## The task
Each line of the records below that contains "placed" needs to be copied.

----

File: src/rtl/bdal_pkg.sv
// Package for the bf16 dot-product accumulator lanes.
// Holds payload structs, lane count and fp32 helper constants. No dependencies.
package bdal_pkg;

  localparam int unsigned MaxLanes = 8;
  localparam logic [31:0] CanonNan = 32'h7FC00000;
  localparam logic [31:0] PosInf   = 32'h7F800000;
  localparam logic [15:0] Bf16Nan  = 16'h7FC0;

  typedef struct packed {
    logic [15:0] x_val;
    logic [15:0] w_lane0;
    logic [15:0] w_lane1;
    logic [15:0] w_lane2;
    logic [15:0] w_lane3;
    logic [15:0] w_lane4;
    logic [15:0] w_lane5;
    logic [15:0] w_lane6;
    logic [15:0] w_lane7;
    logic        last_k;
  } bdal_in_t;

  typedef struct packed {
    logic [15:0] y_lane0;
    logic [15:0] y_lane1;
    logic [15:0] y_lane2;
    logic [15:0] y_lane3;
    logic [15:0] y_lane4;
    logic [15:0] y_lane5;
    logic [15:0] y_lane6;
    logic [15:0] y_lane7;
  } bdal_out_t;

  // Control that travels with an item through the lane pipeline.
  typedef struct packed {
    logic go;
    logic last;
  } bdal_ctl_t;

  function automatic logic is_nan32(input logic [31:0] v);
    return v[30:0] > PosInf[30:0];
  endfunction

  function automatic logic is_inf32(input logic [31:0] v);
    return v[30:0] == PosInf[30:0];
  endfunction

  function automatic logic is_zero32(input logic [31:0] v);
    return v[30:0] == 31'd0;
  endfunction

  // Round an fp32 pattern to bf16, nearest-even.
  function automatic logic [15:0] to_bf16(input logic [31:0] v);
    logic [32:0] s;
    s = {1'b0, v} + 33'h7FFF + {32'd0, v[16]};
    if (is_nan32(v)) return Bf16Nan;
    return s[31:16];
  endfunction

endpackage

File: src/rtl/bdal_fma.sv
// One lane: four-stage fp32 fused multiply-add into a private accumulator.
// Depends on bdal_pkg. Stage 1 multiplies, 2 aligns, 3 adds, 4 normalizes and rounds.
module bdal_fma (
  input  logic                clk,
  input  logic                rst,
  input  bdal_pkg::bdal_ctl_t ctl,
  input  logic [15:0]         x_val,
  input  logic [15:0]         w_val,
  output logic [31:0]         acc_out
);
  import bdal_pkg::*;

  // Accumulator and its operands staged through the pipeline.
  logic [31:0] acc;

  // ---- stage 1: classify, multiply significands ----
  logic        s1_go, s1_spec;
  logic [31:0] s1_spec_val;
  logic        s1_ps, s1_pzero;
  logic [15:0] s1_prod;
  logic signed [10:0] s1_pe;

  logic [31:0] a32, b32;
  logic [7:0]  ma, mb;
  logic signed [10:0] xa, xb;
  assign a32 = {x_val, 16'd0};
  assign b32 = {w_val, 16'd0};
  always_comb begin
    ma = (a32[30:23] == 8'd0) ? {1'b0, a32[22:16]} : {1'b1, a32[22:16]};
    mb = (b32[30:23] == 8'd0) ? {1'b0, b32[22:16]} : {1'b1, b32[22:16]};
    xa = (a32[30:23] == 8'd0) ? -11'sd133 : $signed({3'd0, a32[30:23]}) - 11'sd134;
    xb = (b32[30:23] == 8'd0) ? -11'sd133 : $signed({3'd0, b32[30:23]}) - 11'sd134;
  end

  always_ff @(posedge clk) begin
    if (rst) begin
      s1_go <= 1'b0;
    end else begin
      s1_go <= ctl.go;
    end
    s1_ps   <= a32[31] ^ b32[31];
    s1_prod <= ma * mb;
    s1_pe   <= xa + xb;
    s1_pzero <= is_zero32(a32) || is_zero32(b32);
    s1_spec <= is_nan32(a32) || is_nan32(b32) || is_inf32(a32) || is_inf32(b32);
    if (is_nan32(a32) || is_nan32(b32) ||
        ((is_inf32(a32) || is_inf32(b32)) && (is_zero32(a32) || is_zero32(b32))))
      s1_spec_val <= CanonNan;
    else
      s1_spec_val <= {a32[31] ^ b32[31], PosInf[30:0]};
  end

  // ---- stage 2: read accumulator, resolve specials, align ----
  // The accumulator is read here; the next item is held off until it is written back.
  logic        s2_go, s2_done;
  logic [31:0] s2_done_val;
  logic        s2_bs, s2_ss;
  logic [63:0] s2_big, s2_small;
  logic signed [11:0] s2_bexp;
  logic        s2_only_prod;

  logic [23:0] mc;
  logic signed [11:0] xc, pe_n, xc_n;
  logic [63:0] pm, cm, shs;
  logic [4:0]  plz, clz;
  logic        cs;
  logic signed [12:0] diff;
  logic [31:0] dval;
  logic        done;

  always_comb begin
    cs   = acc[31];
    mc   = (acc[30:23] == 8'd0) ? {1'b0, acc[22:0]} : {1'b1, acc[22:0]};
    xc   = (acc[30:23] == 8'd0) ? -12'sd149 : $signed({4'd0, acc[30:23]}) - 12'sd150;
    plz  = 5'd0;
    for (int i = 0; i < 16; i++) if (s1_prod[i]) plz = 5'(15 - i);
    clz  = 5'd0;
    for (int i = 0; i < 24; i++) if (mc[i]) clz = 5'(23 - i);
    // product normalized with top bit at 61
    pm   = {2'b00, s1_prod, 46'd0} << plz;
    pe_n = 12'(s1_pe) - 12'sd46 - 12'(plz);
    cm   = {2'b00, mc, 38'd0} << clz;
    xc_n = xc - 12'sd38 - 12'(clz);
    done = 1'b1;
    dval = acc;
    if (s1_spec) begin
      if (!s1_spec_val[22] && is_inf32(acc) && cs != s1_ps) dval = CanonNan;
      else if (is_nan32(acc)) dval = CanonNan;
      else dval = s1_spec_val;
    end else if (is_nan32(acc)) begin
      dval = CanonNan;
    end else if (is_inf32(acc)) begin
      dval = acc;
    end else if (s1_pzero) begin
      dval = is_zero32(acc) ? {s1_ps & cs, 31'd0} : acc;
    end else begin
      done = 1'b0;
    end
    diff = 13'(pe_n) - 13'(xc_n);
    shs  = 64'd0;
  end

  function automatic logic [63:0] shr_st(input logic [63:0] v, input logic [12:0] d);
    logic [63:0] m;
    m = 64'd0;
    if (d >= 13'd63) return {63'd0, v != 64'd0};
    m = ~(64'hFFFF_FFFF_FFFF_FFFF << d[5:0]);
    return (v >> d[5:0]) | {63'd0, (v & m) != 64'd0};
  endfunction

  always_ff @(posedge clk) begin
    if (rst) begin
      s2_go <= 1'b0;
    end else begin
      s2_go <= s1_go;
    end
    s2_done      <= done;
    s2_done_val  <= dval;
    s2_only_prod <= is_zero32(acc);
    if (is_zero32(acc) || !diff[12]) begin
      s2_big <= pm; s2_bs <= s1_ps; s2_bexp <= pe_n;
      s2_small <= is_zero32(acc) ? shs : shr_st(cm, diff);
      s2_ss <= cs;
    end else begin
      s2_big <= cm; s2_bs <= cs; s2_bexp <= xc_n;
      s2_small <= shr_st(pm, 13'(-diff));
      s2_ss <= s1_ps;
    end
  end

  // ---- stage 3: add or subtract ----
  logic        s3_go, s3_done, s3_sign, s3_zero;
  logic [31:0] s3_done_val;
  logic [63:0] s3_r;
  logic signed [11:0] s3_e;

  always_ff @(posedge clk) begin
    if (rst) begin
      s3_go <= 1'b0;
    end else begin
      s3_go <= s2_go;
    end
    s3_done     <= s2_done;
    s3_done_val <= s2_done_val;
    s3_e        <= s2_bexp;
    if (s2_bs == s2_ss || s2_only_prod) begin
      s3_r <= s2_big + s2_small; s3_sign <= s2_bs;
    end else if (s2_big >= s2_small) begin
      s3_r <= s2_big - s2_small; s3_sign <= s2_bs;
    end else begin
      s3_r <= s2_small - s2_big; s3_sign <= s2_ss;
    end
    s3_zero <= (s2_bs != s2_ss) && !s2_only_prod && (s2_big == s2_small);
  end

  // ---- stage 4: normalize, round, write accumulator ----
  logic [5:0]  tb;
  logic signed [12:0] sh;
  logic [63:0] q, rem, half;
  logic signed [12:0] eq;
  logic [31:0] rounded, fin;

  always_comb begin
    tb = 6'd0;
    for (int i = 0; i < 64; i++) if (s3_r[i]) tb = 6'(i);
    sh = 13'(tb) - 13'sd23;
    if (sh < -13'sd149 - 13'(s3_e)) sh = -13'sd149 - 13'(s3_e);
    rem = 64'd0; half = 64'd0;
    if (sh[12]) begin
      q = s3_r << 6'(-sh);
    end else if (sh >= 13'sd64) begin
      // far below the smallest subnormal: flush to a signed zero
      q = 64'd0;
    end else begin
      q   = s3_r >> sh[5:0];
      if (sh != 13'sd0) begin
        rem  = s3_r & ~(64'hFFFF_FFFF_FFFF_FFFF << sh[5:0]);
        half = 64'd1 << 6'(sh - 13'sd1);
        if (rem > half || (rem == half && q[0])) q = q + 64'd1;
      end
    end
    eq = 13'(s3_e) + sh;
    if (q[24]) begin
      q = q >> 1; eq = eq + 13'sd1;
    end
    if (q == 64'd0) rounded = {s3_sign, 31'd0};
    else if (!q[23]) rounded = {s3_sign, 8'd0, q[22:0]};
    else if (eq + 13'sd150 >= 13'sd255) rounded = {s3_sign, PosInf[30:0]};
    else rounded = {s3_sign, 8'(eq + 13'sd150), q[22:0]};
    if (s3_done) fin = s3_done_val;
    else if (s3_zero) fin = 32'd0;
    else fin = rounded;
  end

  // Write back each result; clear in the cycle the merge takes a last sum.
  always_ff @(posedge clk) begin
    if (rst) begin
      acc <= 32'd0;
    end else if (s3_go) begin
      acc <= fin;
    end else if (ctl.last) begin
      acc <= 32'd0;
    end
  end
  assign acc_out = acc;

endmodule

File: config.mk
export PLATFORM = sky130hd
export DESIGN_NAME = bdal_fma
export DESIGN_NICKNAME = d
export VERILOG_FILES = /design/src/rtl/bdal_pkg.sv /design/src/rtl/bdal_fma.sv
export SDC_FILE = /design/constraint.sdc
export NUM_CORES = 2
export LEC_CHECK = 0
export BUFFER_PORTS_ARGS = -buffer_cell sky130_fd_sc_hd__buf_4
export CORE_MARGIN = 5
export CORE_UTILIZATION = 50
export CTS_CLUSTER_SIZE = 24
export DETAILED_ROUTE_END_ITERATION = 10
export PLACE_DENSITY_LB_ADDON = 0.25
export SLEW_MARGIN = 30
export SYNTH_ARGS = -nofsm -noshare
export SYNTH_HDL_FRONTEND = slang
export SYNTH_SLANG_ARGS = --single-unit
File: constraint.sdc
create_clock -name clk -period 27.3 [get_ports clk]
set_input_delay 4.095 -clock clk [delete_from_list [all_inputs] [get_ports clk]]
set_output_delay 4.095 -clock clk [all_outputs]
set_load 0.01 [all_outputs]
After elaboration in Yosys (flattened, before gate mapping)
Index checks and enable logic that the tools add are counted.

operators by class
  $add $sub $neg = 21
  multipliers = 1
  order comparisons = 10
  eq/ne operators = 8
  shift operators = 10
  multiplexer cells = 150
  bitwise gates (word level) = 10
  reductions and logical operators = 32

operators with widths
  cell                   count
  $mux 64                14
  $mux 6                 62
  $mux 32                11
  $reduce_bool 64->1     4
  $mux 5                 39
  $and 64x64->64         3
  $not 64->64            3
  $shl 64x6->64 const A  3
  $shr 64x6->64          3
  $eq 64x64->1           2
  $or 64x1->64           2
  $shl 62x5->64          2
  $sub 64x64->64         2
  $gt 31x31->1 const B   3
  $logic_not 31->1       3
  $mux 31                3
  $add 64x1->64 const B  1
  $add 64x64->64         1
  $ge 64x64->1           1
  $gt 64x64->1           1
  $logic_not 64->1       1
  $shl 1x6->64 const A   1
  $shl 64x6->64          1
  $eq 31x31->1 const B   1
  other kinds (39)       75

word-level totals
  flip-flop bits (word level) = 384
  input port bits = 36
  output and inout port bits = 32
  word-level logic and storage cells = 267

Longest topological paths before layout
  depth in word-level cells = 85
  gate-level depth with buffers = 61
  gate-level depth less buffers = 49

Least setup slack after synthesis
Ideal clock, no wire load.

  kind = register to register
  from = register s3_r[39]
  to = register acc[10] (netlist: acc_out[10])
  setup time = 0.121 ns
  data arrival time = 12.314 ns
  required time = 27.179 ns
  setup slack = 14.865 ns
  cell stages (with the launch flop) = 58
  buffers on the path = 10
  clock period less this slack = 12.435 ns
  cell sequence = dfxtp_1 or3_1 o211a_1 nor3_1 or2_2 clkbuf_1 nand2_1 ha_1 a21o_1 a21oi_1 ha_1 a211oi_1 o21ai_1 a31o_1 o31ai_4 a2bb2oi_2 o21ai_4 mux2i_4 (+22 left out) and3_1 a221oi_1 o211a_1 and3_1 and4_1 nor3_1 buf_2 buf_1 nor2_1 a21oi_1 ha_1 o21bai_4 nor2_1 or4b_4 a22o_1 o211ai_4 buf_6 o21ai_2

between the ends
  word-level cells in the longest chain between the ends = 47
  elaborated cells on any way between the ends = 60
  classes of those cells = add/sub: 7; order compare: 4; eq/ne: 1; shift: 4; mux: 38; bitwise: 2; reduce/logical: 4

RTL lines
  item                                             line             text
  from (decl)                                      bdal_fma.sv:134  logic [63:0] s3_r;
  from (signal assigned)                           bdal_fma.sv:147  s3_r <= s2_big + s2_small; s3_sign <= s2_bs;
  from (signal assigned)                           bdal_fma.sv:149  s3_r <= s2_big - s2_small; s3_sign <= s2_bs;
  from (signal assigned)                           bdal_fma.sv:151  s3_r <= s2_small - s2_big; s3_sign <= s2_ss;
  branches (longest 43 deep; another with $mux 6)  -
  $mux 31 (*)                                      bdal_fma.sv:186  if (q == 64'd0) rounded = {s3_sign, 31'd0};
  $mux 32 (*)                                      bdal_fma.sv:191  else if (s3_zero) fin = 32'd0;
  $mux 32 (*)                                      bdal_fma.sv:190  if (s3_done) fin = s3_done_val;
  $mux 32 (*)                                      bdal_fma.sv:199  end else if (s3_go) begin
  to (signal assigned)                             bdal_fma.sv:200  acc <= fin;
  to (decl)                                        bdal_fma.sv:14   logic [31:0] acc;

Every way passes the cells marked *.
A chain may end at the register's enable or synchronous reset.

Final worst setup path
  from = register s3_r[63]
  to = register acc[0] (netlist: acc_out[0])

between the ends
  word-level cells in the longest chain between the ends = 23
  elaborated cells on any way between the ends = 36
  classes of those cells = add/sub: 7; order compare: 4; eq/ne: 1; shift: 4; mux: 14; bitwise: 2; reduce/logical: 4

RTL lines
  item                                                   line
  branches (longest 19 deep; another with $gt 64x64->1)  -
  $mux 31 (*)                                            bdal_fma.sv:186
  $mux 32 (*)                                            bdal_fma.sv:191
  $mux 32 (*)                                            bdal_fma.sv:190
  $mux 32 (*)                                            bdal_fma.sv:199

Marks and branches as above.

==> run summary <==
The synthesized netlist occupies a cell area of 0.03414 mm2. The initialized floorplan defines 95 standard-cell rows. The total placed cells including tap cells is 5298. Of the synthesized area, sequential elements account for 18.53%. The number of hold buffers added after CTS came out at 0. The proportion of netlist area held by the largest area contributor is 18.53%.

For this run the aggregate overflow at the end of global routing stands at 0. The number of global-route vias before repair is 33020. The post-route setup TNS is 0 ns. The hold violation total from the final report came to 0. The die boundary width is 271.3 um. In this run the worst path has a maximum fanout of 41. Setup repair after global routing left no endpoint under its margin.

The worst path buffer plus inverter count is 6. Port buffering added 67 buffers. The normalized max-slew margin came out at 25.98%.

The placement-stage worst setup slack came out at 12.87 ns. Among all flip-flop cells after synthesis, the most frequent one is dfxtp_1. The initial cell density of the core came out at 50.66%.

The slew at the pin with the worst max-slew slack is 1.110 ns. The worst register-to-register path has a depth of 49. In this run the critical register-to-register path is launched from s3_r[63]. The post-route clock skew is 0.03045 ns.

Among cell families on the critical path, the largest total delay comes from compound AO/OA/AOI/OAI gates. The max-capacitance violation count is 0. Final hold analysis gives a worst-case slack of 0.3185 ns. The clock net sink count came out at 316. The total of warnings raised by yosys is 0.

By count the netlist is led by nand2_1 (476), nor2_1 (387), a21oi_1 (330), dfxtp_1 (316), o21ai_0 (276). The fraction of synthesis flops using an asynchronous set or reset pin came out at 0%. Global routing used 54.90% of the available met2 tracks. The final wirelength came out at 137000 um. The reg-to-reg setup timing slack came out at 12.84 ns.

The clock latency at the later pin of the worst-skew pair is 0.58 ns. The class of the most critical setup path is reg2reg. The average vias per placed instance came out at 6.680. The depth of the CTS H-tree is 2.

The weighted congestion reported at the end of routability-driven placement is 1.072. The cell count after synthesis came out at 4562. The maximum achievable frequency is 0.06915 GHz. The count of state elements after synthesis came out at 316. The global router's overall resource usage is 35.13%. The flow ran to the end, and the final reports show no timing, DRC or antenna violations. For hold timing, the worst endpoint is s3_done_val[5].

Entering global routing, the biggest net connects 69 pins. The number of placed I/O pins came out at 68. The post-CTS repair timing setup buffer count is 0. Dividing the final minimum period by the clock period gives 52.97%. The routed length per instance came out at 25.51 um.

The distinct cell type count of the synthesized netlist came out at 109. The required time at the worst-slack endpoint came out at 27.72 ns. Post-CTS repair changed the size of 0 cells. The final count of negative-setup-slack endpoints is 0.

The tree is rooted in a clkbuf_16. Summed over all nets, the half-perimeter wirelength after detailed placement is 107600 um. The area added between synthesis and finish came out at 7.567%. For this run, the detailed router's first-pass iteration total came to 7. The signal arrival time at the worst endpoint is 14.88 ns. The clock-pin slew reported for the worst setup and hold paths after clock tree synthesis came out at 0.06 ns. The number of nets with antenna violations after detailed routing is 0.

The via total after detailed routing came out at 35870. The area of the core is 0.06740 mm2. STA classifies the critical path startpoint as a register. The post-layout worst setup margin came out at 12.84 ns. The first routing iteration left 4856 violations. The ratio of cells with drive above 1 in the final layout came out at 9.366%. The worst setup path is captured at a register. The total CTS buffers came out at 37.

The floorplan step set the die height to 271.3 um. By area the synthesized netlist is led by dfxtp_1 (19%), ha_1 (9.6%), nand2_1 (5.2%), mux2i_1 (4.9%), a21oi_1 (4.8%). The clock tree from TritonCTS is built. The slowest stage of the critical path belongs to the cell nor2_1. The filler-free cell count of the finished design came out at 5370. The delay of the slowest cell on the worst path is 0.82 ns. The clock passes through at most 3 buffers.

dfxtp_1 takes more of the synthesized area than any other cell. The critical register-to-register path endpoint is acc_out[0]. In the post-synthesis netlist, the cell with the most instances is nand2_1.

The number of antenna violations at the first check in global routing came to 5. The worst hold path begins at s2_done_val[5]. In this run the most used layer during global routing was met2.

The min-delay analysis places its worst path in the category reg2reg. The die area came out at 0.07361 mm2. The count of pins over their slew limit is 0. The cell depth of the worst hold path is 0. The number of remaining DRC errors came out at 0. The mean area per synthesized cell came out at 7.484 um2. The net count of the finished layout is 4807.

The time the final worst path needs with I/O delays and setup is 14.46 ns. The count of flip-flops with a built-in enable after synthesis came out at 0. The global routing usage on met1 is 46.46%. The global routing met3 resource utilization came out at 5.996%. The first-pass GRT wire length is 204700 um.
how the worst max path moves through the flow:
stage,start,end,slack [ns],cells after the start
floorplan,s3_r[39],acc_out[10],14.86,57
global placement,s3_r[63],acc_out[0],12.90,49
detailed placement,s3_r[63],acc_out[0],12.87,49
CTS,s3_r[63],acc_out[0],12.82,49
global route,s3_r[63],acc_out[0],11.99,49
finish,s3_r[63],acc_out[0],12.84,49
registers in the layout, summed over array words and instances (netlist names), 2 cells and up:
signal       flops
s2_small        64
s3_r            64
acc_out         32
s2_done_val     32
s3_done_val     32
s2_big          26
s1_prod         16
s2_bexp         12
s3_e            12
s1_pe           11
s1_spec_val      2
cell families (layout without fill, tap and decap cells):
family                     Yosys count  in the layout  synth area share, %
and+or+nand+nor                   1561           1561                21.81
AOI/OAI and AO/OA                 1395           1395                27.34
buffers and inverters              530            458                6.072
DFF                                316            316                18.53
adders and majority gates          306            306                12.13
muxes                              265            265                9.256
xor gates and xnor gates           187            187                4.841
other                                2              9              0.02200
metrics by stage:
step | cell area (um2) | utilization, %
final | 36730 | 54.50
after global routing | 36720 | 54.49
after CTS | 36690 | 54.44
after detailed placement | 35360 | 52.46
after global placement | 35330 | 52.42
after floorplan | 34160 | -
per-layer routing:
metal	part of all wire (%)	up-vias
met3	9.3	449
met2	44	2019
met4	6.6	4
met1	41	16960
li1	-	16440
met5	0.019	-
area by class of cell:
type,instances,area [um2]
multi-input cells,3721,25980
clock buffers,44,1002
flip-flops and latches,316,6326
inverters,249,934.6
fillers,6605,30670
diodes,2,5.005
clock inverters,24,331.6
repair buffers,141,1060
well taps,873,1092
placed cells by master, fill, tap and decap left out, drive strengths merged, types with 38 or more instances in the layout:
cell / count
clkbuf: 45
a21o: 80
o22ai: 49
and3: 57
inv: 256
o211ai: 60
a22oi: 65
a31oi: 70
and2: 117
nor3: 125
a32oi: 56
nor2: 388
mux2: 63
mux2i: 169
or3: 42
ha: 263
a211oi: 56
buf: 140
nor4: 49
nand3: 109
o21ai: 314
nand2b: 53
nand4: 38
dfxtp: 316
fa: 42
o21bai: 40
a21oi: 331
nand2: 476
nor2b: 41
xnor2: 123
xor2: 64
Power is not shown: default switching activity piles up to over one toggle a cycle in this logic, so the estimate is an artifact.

----

## Reply to the exercise
The synthesized netlist occupies a cell area of 0.03414 mm2. The initialized floorplan defines 95 standard-cell rows. The total placed cells including tap cells is 5298. Of the synthesized area, sequential elements account for 18.53%. The number of hold buffers added after CTS came out at 0. The proportion of netlist area held by the largest area contributor is 18.53%.
The clock latency at the later pin of the worst-skew pair is 0.58 ns. The class of the most critical setup path is reg2reg. The average vias per placed instance came out at 6.680. The depth of the CTS H-tree is 2.
Entering global routing, the biggest net connects 69 pins. The number of placed I/O pins came out at 68. The post-CTS repair timing setup buffer count is 0. Dividing the final minimum period by the clock period gives 52.97%. The routed length per instance came out at 25.51 um.
placed cells by master, fill, tap and decap left out, drive strengths merged, types with 38 or more instances in the layout:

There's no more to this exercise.